• EXERCISE GOAL
Look through the data below for the line with "grt_use_total: 0.169" and the line with "state_r[6] | 290 | 2 |", then output those two and all lines in between, exactly as written.

--- EXERCISE MATERIALS Enclosed Below ---

`config.mk`:
```
export PLATFORM = sky130hd
export DESIGN_NAME = skt_ctrl
export DESIGN_NICKNAME = d
export VERILOG_FILES = /design/src/sv/skt_pkg.sv /design/src/sv/skt_ctrl.sv
export SDC_FILE = /design/constraint.sdc
export NUM_CORES = 1
export LEC_CHECK = 0
export ABC_AREA = 0
export BUFFER_PORTS_ARGS = -buffer_cell sky130_fd_sc_hd__buf_2
export CAP_MARGIN = 15
export CORE_MARGIN = 2
export CORE_UTILIZATION = 40
export DETAILED_ROUTE_END_ITERATION = 10
export GPL_ROUTABILITY_DRIVEN = 0
export PLACE_DENSITY = 0.73
export SKIP_LAST_GASP = 1
export SLEW_MARGIN = 20
export SYNTH_ARGS = -nofsm -noshare
export SYNTH_HDL_FRONTEND = slang
export SYNTH_SLANG_ARGS = --single-unit
```
`constraint.sdc`:
```
create_clock -name clk -period 3.99 [get_ports clk]
set_input_delay 0.5985 -clock clk [delete_from_list [all_inputs] [get_ports clk]]
set_output_delay 0.5985 -clock clk [all_outputs]
set_load 0.05 [all_outputs]
```
`src/sv/skt_pkg.sv`:
```
package skt_pkg;

  // Table geometry.
  localparam int ENTRIES      = 256;
  localparam int ELEMENT_BITS = 32;
  localparam int SLOT_BITS    = $clog2(ENTRIES);
  localparam int CNT_BITS     = $clog2(ENTRIES + 1);

  // Running hash and the remainder unit, which retires two dividend bits a cycle.
  localparam int HASH_BITS    = 64;
  localparam int DIV_STEPS    = HASH_BITS / 2;
  localparam int DIV_CNT_BITS = $clog2(DIV_STEPS);

  // Operation codes carried in the kind field.
  typedef enum logic [1:0] {
    KIND_GET  = 2'd0,
    KIND_SET  = 2'd1,
    KIND_FILL = 2'd2,
    KIND_READ = 2'd3
  } skt_kind_t;

  // Commands from the controller to the datapath.
  typedef struct packed {
    logic accept;
    logic div_step;
    logic rd_issue;
    logic rd_capture;
    logic wr_set;
    logic fill_step;
    logic out_load;
  } skt_cmd_t;

  // Status from the datapath to the controller.
  typedef struct packed {
    logic div_done;
    logic fill_done;
    logic pos_oob;
    logic out_free;
  } skt_stat_t;

endpackage

```
`src/sv/skt_ctrl.sv`:
```
module skt_ctrl (
  input  logic              clk,
  input  logic              rst_n,
  input  logic              in_tvalid,
  input  logic              in_tlast,
  input  skt_pkg::skt_kind_t in_kind,
  input  skt_pkg::skt_stat_t stat,
  output logic              in_tready,
  output skt_pkg::skt_cmd_t  cmd
);
  import skt_pkg::*;

  typedef enum logic [6:0] {
    S_IDLE = 7'b0000001,
    S_DIV  = 7'b0000010,
    S_RD   = 7'b0000100,
    S_RDW  = 7'b0001000,
    S_WR   = 7'b0010000,
    S_FILL = 7'b0100000,
    S_OUT  = 7'b1000000
  } state_t;

  state_t    state_r, state_nxt;
  skt_kind_t op_r;

  assign in_tready = (state_r == S_IDLE);

  // Next state and commands.
  always_comb begin
    state_nxt = state_r;
    cmd       = '0;
    unique case (state_r)
      S_IDLE: begin
        cmd.accept = in_tvalid;
        if (in_tvalid && in_tlast) begin
          unique case (in_kind)
            KIND_GET, KIND_SET: state_nxt = S_DIV;
            KIND_FILL:          state_nxt = S_FILL;
            KIND_READ:          state_nxt = stat.pos_oob ? S_OUT : S_RD;
            default:            state_nxt = S_IDLE;
          endcase
        end
      end
      S_DIV: begin
        cmd.div_step = 1'b1;
        if (stat.div_done) begin
          state_nxt = (op_r == KIND_GET) ? S_RD : S_WR;
        end
      end
      S_RD: begin
        cmd.rd_issue = 1'b1;
        state_nxt    = S_RDW;
      end
      S_RDW: begin
        cmd.rd_capture = 1'b1;
        state_nxt      = S_OUT;
      end
      S_WR: begin
        cmd.wr_set = 1'b1;
        state_nxt  = S_OUT;
      end
      S_FILL: begin
        cmd.fill_step = 1'b1;
        if (stat.fill_done) begin
          state_nxt = S_OUT;
        end
      end
      S_OUT: begin
        if (stat.out_free) begin
          cmd.out_load = 1'b1;
          state_nxt    = S_IDLE;
        end
      end
      default: state_nxt = S_IDLE;
    endcase
  end

  // State register and the latched operation.
  always_ff @(posedge clk) begin
    if (!rst_n) begin
      state_r <= S_IDLE;
      op_r    <= KIND_GET;
    end else begin
      state_r <= state_nxt;
      if (cmd.accept && in_tlast) begin
        op_r <= in_kind;
      end
    end
  end

endmodule

```
==> results of run 1 <==
-- power by group through the flow --
stage                     clock (mW)  sequential [mW]  combinational [mW]
after floorplan                    0            0.110               0.197
after global placement             0            0.131               0.215
after detailed placement           0            0.131               0.215
after CTS                     0.0748            0.128               0.216
after global routing          0.0792            0.132               0.239
final                         0.0736            0.129               0.214
-- cell usage after synthesis --
cell type                   instances  area (um2)
sky130_fd_sc_hd__nand3b_1           1        7.51
sky130_fd_sc_hd__a21oi_1            5        25.0
sky130_fd_sc_hd__inv_1              4        15.0
sky130_fd_sc_hd__nor4_4             1        21.3
sky130_fd_sc_hd__and3_1             2        12.5
sky130_fd_sc_hd__nand2_1            3        11.3
sky130_fd_sc_hd__xor2_1             1        8.76
sky130_fd_sc_hd__o32a_1             1        10.0
sky130_fd_sc_hd__nand2b_1           5        31.3
sky130_fd_sc_hd__xnor2_1            1        8.76
sky130_fd_sc_hd__or3_4              1        11.3
sky130_fd_sc_hd__o21a_1             1        7.51
sky130_fd_sc_hd__o21ai_0            2        10.0
sky130_fd_sc_hd__or4b_1             1        10.0
sky130_fd_sc_hd__mux2i_1            2        20.0
sky130_fd_sc_hd__and2_1             1        6.26
sky130_fd_sc_hd__nor4_1             1        6.26
sky130_fd_sc_hd__o22a_1             1        8.76
sky130_fd_sc_hd__nor3_1             5        25.0
sky130_fd_sc_hd__buf_2              1        5.00
sky130_fd_sc_hd__o31ai_1            1        7.51
sky130_fd_sc_hd__nand4b_1           1        8.76
sky130_fd_sc_hd__nand3_1            3        15.0
sky130_fd_sc_hd__or3_1              1        6.26
sky130_fd_sc_hd__o22ai_2            1        12.5
sky130_fd_sc_hd__or2_2              1        6.26
sky130_fd_sc_hd__a32oi_1            1        8.76
sky130_fd_sc_hd__dfxtp_1            9         180
sky130_fd_sc_hd__clkbuf_1           1        3.75
sky130_fd_sc_hd__a2bb2oi_1          1        8.76
sky130_fd_sc_hd__buf_6              1        11.3
sky130_fd_sc_hd__nor2_1            11        41.3
sky130_fd_sc_hd__nand4_1            1        6.26
-- sequential cells by signal (all words and copies together), names as in the netlist --
signal and flops:
state_r 7, op_r 2
-- worst max-delay path: stages, from the launching register on --
cell and delay, ps:
sky130_fd_sc_hd__dfxtp_1 360, sky130_fd_sc_hd__or3_4 410, sky130_fd_sc_hd__or3_1 370, sky130_fd_sc_hd__nor2_1 150, sky130_fd_sc_hd__buf_2 280
-- metrics by stage --
step	worst slack, ps	std cells	cell area, um2	util	total power, mW
after floorplan	1400	73	578	-	0.308
after global placement	1860	102	662	0.502	0.346
after detailed placement	1870	102	662	0.502	0.345
after CTS	1570	106	688	0.522	0.419
after global routing	1470	106	688	0.522	0.450
final	1560	106	688	0.522	0.416
-- kinds of logic (layout without fill, tap and decap cells) --
family,count (synthesis),after routing
AOI/OAI and AO/OA,14,14
xor gates and xnor gates,2,2
buffers and inverters,7,25
DFF,9,9
muxes,2,2
and+or+nand+nor,39,39
-- worst min-delay path by stage --
stage,start,to,slack [ps]
floorplan,op_r[1],op_r[1],480
global placement,op_r[1],op_r[1],510
detailed placement,op_r[1],op_r[1],510
CTS,op_r[1],op_r[1],530
global route,rst_n,state_r[6],550
finish,op_r[1],op_r[1],520
-- per-layer routing --
layer | routed length [um] | part of all wire | up-vias | global-route usage
met5 | 0 | 0 | - | 0
met4 | 19 | 0.015 | 0 | 0.0750
met3 | 67 | 0.054 | 2 | 0.0302
met2 | 573 | 0.46 | 17 | 0.263
met1 | 578 | 0.47 | 261 | 0.203
li1 | - | - | 297 | -
-- cell type report --
type,instances,area (um2)
clock buffer,4,26.3
fill,144,629
inverter,4,15.0
multi-input combinational,57,363
sequential,9,180
tap,15,18.8
timing repair buffer,17,85.1
==> results.yml, run 1 <==
run_status:
  run_status: "finished clean"
worst_setup_path:
  timing.reg2reg.worst_path_depth: 5
  setup.reg_to_reg.worst_slack_ps: 2150
  worst_setup_path_start_kind: "register"
  worstReg2RegStart: "state_r[4]"
  cp.arrival_ps: 1830
  endpoint: "cmd[5]"
  critPathLaunch: "state_r[4]"
  critPathCaptureType: "output port"
  crit-reg2reg-capture: "state_r[6]"
  worst_path_max_fanout: 6
  worstSetupPathType: "reg -> out"
  required_time_of_the_worst_setup_path_ps: 3390
logic_synthesis:
  synth_cell_types: 33
  synthAdderAreaFrac: 0
  syn_inst: 73
  synth_mux_area_frac: 0.0346
  synth_compound_gate_area_share: 0.171
  seq_total_area_yosys: 0.312
  synth_fp_nets: 83
  yosys_warnings: 0
  main_combinational_cell_family_by_area_after_synthesis: "simple AND/OR/NAND/NOR gates"
  synth.cell_area_um2: 578
  post_synth_xor_area_fraction: 0.0303
  yosys.area_share.simple: 0.392
  syn_avg_cell_area_um2: 7.92
  synth_seq_cells: 9
clock_tree:
  clock_buffers_created_by_tritoncts: 3
  cts_max_level: 1
  ctsRootBufferMaster: "sky130_fd_sc_hd__clkbuf_4"
  insertion_delay_ps: 270
  clk_path_buf_depth: 2
  postCtsResizedCells: 0
  cts.repair_timing.setup_buffer_count: 0
  clk_pin_slew_worst_paths_ps: 60
  clkSinkCount: 9
  cts_hold_buf: 0
  tritoncts: "built"
grt:
  grt_start_max_net_pins: 10
  globalRoute.totalOverflow: 0
  grt_pass1_wl_mm: 2.21
  number_of_antenna_violations_at_the_first_check_in_global_routing: 0
  grt_use_total: 0.160
  vias_in_the_first_global_route: 530
hold_path:
  hold_path_depth: 2
  hold_path.class: "reg -> reg"
power:
  netSwitchingPower_mw: 0.196
  static-leakage-power_nw: 0.317
  p_per_area_nw_per_um2: 605
  swShare: 0.470
  p_int_mw: 0.221
  share_clk_of_total_power: 0.177
  seq_power_share: 0.310
  p_comb_frac: 0.513
  peakVddDrop_mv: 0.359
floorplan:
  core_area_um2: 1320
  design.portCount: 18
  die_height_um: 42.0
  rows: 13
  fp.dieW_um: 42.0
  design.die.area_um2: 1770
  floorplan.initialDensity: 0.439
timing:
  finalHoldViolations: 0
  slew_violations: 0
  max_slew_margin: 0.682
  fin_skew_ps: 2.11
  worst_pin_slew_ps: 473
  timing.final.crit_share: 0.609
  post_route_worst_hold_slack_ps: 524
  grt_setup_unrepaired: "false"
  setup-violations-final: 0
  final_period_minus_worst_setup_slack_ps: 2430
  totalNegativeSetupSlack_ps: 0
  timing.fmax_ghz: 0.412
final_layout:
  synthToLayoutAreaGrowth_pct: 19.0
  layout.cells.most_common: "sky130_fd_sc_hd__buf_2"
  final_layout_size_suffix_gt1_frac: 0.264
  n_antenna_cell: 0
  layout.cells.most_common_list: "sky130_fd_sc_hd__buf_2, sky130_fd_sc_hd__nor2_1, sky130_fd_sc_hd__dfxtp_1"
  nNetsFinal: 102
routing:
  totalWireLength_mm: 1.24
  drt_first_iter_violations: 14
  post_drt_wl_per_cell_um: 11.7
  route.antenna.remaining_nets: 0
  dr_total_vias: 577
  drc: 0
  detailedRoute.firstPassIterationCount: 4
  route.detailed.vias_per_inst: 5.44
placed_design:
  post-dp-hpwl_um: 960
  numPortBuffers: 17
job:
  cap_viol_max_count: 0
No activity file was read; power rests on OpenSTA's default activity.
==> run 2: changes to the inputs <==
==> constraint.sdc (replaced) <==
create_clock -name clk -period 2.3 [get_ports clk]
set_input_delay 0.345 -clock clk [delete_from_list [all_inputs] [get_ports clk]]
set_output_delay 0.345 -clock clk [all_outputs]
set_load 0.05 [all_outputs]
==> run 2 against run 1 <==
Compared with the run above:
- core utilization did not move
- via count increased by 1.7%
- die area did not move
- hold slack got worse by 230 ps
- clock-buffer cell count unchanged
- routed wire length grew 4.0%
- sequential share of layout area unchanged
- flip-flop and latch count stayed put
- non-clock buffer count is the same
- critical path depth unchanged
- clock power up 73%
- critical path type unchanged
==> results.yml, run 2 (synthesized netlist as in run 1, its figures left out) <==
worst_setup_path:
  slowest_delay_ps: 410
  worstSetupPathType: "reg -> out"
  cp.arrival_ps: 1830
  worst_path_max_fanout: 6
  timing.critical_path.cells: "or3_4 -> or3_1 -> nor2_1 -> buf_2"
  required_time_of_the_worst_setup_path_ps: 1960
  critPathCaptureType: "output port"
  crit_slowest_cell: "sky130_fd_sc_hd__or3_4"
  worst_setup_path_start_kind: "register"
placed_design:
  post-dp-hpwl_um: 984
  numPortBuffers: 17
routing:
  totalWireLength_mm: 1.29
  route.antenna.remaining_nets: 0
  drc: 0
  route.detailed.vias_per_inst: 5.54
  dr_total_vias: 587
  post_drt_wl_per_cell_um: 12.2
  drt_first_iter_violations: 4
  detailedRoute.firstPassIterationCount: 3
timing:
  worst_pin_slew_ps: 430
  setup-violations-final: 0
  final_period_minus_worst_setup_slack_ps: 2170
  timing.final.crit_share: 0.945
  grt_setup_unrepaired: "false"
  post_route_worst_hold_slack_ps: 292
  max_slew_margin: 0.711
  fin_skew_ps: 2.97
  totalNegativeSetupSlack_ps: 0
  finalHoldViolations: 0
  timing.fmax_ghz: 0.460
  slew_violations: 0
floorplan:
  fp.dieW_um: 42.0
  floorplan.initialDensity: 0.439
  rows: 13
  design.portCount: 18
  core_area_um2: 1320
  design.die.area_um2: 1770
  die_height_um: 42.0
power:
  swShare: 0.471
  peakVddDrop_mv: 0.598
  p_comb_frac: 0.514
  share_clk_of_total_power: 0.175
  p_int_mw: 0.385
  p_per_area_nw_per_um2: 1060
  netSwitchingPower_mw: 0.343
  seq_power_share: 0.311
  static-leakage-power_nw: 0.317
final_layout:
  largest_register_ffs: 7
  nNetsFinal: 102
  reg.largest.list: "state_r x7, op_r x2"
  fillerInstances: 145
  top_register: "state_r"
  layout.cells.most_common_list: "sky130_fd_sc_hd__buf_2, sky130_fd_sc_hd__nor2_1, sky130_fd_sc_hd__dfxtp_1"
  n_antenna_cell: 0
  layout.cells.most_common: "sky130_fd_sc_hd__buf_2"
  synthToLayoutAreaGrowth_pct: 19.0
  layout.core_utilization: 0.522
  final_layout_size_suffix_gt1_frac: 0.264
clock_tree:
  postCtsResizedCells: 0
  cts.repair_timing.setup_buffer_count: 0
  insertion_delay_ps: 270
  cts_hold_buf: 0
  clk_pin_slew_worst_paths_ps: 70
  clock_buffers_created_by_tritoncts: 3
  clk_path_buf_depth: 2
  clkSinkCount: 9
  ctsRootBufferMaster: "sky130_fd_sc_hd__clkbuf_4"
  tritoncts: "built"
  cts_max_level: 1
job:
  cap_viol_max_count: 0
grt:
  vias_in_the_first_global_route: 564
  grt_start_max_net_pins: 10
  grt_use_total: 0.169
  globalRoute.totalOverflow: 0
  grt_pass1_wl_mm: 2.31
  number_of_antenna_violations_at_the_first_check_in_global_routing: 0
hold_path:
  hold_path.class: "in -> reg"
run_status:
  run_status: "finished clean"
run 2: cell counts in the layout (fill, tap and decap cells not counted):
No cell type changed its count.
run 2: power groups by stage:
stage	clock (mW)	combinational (mW)	sequential, mW
after CTS	0.130	0.376	0.224
final	0.127	0.374	0.226
after detailed placement	0	0.374	0.228
after floorplan	0	0.344	0.192
after global placement	0	0.374	0.227
after global routing	0.136	0.415	0.232
run 2: layout make-up:
cell class / count / area [um2] / share of cell area
flip-flops and latches: 9 / 180 / 0.262
repair buffers: 17 / 85.1 / 0.124
well taps: 15 / 18.8 / 0.0273
clock buffers: 4 / 26.3 / 0.0382
multi-input cells: 57 / 363 / 0.527
inverters: 4 / 15.0 / 0.0218
run 2: final timing paths:
| check | start | to | slack, ps | depth (start not counted) |
|---|---|---|---|---|
| setup / recovery | state_r[4] | cmd[5] | 130 | 4 |
| hold / removal | rst_n | state_r[6] | 290 | 2 |
| setup reg to reg | state_r[4] | state_r[6] | 460 | 5 |
| hold reg to reg | op_r[1] | op_r[1] | 540 | 2 |
run 2: worst max-delay path, delay by kind of cell, from the launching register on:
family / cells / cell delay [ps]
AND/OR/NAND/NOR: 3 / 940
buffers and inverters: 1 / 280
flip-flops: 1 / 360
run 2: routing by layer:
layer	global-route usage	part of all wire	up-vias	wire length, um
met5	0	0	-	0
met4	0.113	0.030	0	38
met3	0.0129	0.037	5	48
met2	0.269	0.43	15	552
met1	0.216	0.50	267	649
li1	-	-	300	-
run 2: metrics by stage:
stage          instances  worst slack [ps]  instance area [um2]  power, mW
6_report             106               125                  688      0.728
5_1_grt              106              40.3                  688      0.783
4_1_cts              106               126                  688      0.731
3_5_place_dp         102               428                  662      0.602
3_3_place_gp         102               441                  662      0.601
2_1_floorplan         73              32.8                  578      0.536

--- End of Enclosed EXERCISE MATERIALS ---

• EXERCISE SOLUTION
  grt_use_total: 0.169
  globalRoute.totalOverflow: 0
  grt_pass1_wl_mm: 2.31
  number_of_antenna_violations_at_the_first_check_in_global_routing: 0
hold_path:
  hold_path.class: "in -> reg"
run_status:
  run_status: "finished clean"
run 2: cell counts in the layout (fill, tap and decap cells not counted):
No cell type changed its count.
run 2: power groups by stage:
stage	clock (mW)	combinational (mW)	sequential, mW
after CTS	0.130	0.376	0.224
final	0.127	0.374	0.226
after detailed placement	0	0.374	0.228
after floorplan	0	0.344	0.192
after global placement	0	0.374	0.227
after global routing	0.136	0.415	0.232
run 2: layout make-up:
cell class / count / area [um2] / share of cell area
flip-flops and latches: 9 / 180 / 0.262
repair buffers: 17 / 85.1 / 0.124
well taps: 15 / 18.8 / 0.0273
clock buffers: 4 / 26.3 / 0.0382
multi-input cells: 57 / 363 / 0.527
inverters: 4 / 15.0 / 0.0218
run 2: final timing paths:
| check | start | to | slack, ps | depth (start not counted) |
|---|---|---|---|---|
| setup / recovery | state_r[4] | cmd[5] | 130 | 4 |
| hold / removal | rst_n | state_r[6] | 290 | 2 |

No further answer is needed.